Work request: Whenever a line below includes the word "adder", copy that line.

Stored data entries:
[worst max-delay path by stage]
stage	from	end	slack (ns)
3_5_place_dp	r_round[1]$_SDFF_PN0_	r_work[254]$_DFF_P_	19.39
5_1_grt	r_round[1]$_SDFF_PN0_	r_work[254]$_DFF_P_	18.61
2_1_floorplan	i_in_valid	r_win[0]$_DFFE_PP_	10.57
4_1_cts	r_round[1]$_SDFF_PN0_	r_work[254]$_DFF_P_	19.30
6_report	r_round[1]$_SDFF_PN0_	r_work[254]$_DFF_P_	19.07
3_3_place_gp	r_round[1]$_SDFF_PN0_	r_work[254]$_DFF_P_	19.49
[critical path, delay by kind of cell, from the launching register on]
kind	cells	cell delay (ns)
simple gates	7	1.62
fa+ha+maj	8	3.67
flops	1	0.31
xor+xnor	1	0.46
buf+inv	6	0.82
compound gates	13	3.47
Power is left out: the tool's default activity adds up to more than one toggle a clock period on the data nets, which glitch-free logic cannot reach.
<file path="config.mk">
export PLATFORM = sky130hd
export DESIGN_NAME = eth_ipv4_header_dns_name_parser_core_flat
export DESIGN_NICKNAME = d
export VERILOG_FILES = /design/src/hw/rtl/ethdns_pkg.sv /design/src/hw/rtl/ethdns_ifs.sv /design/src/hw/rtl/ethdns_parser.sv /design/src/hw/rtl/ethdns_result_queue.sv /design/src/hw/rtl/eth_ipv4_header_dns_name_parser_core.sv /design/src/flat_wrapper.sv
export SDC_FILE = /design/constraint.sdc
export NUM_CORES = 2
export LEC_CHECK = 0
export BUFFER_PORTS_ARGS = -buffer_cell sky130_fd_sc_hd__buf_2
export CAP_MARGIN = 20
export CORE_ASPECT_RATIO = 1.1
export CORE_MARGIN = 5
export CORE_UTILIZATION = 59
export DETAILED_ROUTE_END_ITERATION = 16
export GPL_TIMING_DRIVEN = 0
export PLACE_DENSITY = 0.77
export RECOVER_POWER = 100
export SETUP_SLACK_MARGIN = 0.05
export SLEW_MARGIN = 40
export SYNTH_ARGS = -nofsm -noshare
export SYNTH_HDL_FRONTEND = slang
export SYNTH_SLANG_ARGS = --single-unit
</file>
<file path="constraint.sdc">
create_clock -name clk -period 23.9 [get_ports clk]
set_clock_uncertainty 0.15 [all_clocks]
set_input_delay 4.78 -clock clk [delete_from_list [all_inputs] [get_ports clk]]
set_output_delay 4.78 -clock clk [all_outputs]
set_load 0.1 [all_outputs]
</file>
...
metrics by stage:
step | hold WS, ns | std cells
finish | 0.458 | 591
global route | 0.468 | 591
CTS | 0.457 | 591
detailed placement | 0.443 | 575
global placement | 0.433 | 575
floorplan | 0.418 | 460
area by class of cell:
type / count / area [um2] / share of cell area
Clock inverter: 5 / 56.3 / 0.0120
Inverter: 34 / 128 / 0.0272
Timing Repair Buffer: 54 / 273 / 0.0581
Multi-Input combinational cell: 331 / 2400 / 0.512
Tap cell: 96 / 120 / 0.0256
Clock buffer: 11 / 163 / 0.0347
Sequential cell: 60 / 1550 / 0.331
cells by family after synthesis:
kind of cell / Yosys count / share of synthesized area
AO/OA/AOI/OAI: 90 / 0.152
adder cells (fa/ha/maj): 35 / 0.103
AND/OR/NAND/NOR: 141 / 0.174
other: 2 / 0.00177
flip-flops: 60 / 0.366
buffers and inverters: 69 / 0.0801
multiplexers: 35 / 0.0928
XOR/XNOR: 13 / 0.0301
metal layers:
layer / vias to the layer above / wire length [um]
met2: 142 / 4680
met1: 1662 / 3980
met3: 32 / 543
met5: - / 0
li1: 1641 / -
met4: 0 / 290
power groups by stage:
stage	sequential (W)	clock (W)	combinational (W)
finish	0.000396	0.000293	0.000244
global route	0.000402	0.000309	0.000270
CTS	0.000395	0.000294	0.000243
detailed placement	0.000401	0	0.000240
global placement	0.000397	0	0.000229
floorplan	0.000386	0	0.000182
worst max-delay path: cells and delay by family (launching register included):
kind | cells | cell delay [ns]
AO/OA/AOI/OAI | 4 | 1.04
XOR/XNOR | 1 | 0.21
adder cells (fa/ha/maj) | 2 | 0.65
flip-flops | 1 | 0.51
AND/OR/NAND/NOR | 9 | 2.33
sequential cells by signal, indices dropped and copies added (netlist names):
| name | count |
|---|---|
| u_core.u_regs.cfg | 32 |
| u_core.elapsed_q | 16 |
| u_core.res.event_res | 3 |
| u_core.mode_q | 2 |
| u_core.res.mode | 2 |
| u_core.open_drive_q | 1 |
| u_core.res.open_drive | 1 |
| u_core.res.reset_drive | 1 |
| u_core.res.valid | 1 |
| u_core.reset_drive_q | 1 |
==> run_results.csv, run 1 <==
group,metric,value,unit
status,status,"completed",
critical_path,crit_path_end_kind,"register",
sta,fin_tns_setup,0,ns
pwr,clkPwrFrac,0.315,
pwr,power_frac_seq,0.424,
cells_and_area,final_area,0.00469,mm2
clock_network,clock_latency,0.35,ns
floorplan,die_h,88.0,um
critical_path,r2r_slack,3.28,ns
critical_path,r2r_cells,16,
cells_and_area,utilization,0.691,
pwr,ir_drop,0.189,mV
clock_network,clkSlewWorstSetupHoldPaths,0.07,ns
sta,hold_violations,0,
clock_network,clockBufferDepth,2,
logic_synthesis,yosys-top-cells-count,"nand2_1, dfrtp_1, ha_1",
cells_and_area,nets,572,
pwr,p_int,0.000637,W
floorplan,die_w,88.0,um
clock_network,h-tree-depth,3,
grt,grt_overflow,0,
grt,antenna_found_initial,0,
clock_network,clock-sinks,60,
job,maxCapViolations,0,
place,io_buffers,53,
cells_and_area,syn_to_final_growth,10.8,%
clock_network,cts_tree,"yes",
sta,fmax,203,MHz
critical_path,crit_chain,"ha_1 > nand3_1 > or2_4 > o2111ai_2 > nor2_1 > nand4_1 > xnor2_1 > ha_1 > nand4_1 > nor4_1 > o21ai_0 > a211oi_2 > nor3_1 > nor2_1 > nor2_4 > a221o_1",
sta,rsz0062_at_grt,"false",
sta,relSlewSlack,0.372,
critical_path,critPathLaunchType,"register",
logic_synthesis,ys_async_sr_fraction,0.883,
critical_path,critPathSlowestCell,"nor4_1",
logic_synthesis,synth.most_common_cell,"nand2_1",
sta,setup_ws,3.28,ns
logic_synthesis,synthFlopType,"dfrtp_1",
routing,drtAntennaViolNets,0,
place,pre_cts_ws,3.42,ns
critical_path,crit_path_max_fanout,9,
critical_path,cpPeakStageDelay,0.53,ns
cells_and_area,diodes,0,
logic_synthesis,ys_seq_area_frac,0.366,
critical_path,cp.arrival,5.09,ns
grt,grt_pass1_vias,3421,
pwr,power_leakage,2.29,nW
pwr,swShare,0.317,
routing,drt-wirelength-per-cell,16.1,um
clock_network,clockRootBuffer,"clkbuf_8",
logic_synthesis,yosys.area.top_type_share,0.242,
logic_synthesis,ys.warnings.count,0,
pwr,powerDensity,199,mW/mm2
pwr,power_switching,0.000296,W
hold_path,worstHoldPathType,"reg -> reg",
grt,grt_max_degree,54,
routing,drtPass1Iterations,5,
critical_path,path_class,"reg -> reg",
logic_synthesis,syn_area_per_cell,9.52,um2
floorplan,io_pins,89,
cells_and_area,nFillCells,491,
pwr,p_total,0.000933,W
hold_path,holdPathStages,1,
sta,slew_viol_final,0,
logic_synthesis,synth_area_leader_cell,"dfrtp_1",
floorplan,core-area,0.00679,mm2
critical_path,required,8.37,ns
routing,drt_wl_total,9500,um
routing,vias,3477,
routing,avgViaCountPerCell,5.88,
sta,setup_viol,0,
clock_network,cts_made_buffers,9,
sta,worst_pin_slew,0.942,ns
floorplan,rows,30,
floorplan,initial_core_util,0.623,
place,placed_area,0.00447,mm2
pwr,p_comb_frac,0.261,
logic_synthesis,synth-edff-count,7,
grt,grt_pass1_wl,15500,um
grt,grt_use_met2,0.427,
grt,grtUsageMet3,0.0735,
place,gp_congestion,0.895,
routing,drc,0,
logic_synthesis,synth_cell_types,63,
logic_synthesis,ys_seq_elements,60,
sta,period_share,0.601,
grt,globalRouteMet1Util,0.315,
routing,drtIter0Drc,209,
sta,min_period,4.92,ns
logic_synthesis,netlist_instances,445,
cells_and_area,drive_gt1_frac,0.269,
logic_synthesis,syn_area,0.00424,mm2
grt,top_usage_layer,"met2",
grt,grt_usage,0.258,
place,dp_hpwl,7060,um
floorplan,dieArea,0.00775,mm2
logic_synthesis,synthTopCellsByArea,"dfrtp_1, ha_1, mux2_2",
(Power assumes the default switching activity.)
* * *
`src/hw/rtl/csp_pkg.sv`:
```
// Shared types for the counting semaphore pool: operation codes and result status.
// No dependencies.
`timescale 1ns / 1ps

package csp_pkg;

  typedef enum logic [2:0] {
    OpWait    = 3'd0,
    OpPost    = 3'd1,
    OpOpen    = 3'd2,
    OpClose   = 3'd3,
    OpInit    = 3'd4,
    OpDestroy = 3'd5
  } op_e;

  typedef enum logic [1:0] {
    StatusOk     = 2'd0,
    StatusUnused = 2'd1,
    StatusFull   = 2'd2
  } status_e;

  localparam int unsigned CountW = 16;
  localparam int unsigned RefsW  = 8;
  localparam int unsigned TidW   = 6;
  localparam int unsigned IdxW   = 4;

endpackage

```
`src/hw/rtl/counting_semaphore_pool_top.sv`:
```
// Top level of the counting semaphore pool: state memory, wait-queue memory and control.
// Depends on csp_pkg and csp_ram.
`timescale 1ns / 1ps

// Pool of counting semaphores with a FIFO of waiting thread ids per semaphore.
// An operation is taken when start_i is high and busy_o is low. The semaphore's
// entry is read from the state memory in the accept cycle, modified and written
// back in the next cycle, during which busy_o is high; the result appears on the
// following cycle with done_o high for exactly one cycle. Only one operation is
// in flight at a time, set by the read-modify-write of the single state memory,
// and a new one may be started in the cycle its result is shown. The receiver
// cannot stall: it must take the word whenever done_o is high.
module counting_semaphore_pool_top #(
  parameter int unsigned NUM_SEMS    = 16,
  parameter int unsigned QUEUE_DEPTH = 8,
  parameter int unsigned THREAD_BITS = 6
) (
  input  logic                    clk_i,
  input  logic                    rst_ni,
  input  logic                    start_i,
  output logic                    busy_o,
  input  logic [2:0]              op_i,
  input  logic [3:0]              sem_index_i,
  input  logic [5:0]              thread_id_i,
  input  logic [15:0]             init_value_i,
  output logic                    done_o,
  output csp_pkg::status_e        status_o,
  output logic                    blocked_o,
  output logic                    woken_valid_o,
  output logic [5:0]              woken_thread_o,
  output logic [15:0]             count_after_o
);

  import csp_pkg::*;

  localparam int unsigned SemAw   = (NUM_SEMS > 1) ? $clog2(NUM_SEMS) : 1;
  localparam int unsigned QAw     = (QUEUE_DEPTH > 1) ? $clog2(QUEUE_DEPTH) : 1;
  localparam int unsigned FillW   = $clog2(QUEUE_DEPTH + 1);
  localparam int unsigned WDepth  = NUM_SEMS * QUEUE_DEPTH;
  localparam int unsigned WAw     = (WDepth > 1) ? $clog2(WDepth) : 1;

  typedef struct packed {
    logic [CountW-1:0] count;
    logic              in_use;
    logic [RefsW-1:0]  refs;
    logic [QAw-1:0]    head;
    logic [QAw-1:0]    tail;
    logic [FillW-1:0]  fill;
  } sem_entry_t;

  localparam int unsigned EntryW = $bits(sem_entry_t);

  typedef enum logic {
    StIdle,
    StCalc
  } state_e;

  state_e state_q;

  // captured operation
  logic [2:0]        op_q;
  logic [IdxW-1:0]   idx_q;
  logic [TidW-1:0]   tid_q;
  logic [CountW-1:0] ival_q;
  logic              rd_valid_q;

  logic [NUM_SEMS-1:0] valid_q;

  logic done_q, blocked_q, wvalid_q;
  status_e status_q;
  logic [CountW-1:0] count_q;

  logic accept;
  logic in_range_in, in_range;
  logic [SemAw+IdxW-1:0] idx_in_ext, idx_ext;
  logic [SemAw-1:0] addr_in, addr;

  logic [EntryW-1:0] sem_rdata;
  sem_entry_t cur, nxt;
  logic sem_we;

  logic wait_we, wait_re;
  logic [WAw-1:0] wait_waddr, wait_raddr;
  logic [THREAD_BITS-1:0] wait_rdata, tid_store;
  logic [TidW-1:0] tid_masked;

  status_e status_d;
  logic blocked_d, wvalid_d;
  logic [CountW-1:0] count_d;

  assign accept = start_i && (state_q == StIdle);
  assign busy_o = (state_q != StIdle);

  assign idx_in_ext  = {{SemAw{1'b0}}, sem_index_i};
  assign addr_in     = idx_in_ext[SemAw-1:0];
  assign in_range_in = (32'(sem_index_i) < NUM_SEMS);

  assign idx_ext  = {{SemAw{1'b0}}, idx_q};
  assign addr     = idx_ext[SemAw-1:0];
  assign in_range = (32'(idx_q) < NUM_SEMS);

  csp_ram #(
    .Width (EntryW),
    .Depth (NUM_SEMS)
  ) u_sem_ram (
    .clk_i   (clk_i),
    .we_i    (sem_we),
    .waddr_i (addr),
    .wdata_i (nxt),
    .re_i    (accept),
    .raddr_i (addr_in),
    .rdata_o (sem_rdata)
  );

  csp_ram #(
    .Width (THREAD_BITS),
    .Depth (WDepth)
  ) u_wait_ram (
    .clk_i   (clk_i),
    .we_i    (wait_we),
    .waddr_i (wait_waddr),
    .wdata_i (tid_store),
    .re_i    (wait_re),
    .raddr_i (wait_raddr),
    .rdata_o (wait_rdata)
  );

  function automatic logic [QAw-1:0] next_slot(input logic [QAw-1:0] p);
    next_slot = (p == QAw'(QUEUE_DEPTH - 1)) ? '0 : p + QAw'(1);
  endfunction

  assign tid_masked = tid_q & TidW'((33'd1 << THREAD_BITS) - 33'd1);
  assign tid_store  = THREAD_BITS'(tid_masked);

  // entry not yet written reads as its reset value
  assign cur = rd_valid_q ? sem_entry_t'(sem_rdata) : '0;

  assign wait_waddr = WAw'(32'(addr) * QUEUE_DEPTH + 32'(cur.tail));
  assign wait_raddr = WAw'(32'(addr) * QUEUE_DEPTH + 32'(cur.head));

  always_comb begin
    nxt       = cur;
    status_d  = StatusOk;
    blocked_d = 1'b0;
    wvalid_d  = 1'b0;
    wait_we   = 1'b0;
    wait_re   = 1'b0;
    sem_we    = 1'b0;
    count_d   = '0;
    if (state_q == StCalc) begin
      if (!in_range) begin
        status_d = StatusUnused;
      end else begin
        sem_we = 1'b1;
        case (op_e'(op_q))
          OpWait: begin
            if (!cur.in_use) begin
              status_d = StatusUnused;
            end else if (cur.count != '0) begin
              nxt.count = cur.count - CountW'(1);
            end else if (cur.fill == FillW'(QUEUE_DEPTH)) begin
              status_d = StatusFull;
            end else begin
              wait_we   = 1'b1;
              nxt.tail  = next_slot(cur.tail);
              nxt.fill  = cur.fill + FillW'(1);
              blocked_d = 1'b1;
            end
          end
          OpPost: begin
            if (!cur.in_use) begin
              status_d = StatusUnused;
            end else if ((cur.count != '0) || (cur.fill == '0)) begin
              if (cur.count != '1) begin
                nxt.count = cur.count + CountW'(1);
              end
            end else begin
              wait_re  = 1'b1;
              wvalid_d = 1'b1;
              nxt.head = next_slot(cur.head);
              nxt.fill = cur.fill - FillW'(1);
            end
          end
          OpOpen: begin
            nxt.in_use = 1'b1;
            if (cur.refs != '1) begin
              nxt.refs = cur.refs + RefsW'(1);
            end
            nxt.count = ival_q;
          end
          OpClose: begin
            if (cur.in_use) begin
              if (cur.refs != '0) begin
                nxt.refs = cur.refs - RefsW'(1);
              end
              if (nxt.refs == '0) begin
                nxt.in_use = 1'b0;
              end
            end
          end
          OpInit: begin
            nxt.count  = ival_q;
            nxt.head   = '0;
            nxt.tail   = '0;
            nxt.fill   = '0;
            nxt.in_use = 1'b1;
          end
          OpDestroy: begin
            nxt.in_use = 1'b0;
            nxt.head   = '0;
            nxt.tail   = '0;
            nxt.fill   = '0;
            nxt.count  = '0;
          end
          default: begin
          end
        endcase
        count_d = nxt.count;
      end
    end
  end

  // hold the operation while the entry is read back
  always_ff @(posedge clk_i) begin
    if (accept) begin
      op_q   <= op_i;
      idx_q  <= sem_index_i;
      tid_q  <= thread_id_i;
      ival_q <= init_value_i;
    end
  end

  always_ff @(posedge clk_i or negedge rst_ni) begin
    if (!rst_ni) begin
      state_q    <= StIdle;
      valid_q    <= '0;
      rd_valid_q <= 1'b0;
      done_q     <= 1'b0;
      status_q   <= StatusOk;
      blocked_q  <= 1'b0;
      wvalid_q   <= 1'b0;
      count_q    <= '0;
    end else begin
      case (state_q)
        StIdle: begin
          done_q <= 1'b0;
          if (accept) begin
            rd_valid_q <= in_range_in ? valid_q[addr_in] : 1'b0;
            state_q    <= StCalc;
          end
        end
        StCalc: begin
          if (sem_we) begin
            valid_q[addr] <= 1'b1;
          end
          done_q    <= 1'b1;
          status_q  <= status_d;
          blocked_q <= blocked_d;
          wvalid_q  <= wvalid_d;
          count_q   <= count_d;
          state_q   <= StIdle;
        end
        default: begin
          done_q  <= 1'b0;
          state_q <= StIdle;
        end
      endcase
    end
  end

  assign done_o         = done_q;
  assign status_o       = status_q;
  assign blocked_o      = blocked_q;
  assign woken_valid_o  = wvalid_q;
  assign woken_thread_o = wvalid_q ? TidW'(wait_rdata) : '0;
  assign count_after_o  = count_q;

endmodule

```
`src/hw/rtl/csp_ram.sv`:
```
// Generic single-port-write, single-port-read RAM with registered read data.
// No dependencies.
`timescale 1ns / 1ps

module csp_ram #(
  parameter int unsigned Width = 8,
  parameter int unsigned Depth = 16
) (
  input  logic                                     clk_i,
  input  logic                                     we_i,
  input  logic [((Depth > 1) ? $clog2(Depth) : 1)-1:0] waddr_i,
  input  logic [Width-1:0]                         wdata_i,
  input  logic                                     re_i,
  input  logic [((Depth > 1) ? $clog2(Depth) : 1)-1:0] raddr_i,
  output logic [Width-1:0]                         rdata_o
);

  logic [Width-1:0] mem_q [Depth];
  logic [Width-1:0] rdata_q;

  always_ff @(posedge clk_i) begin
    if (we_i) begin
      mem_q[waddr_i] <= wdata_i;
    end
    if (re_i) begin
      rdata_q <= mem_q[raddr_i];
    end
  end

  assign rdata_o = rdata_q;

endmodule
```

Problem solution:
adder cells (fa/ha/maj): 35 / 0.103
adder cells (fa/ha/maj) | 2 | 0.65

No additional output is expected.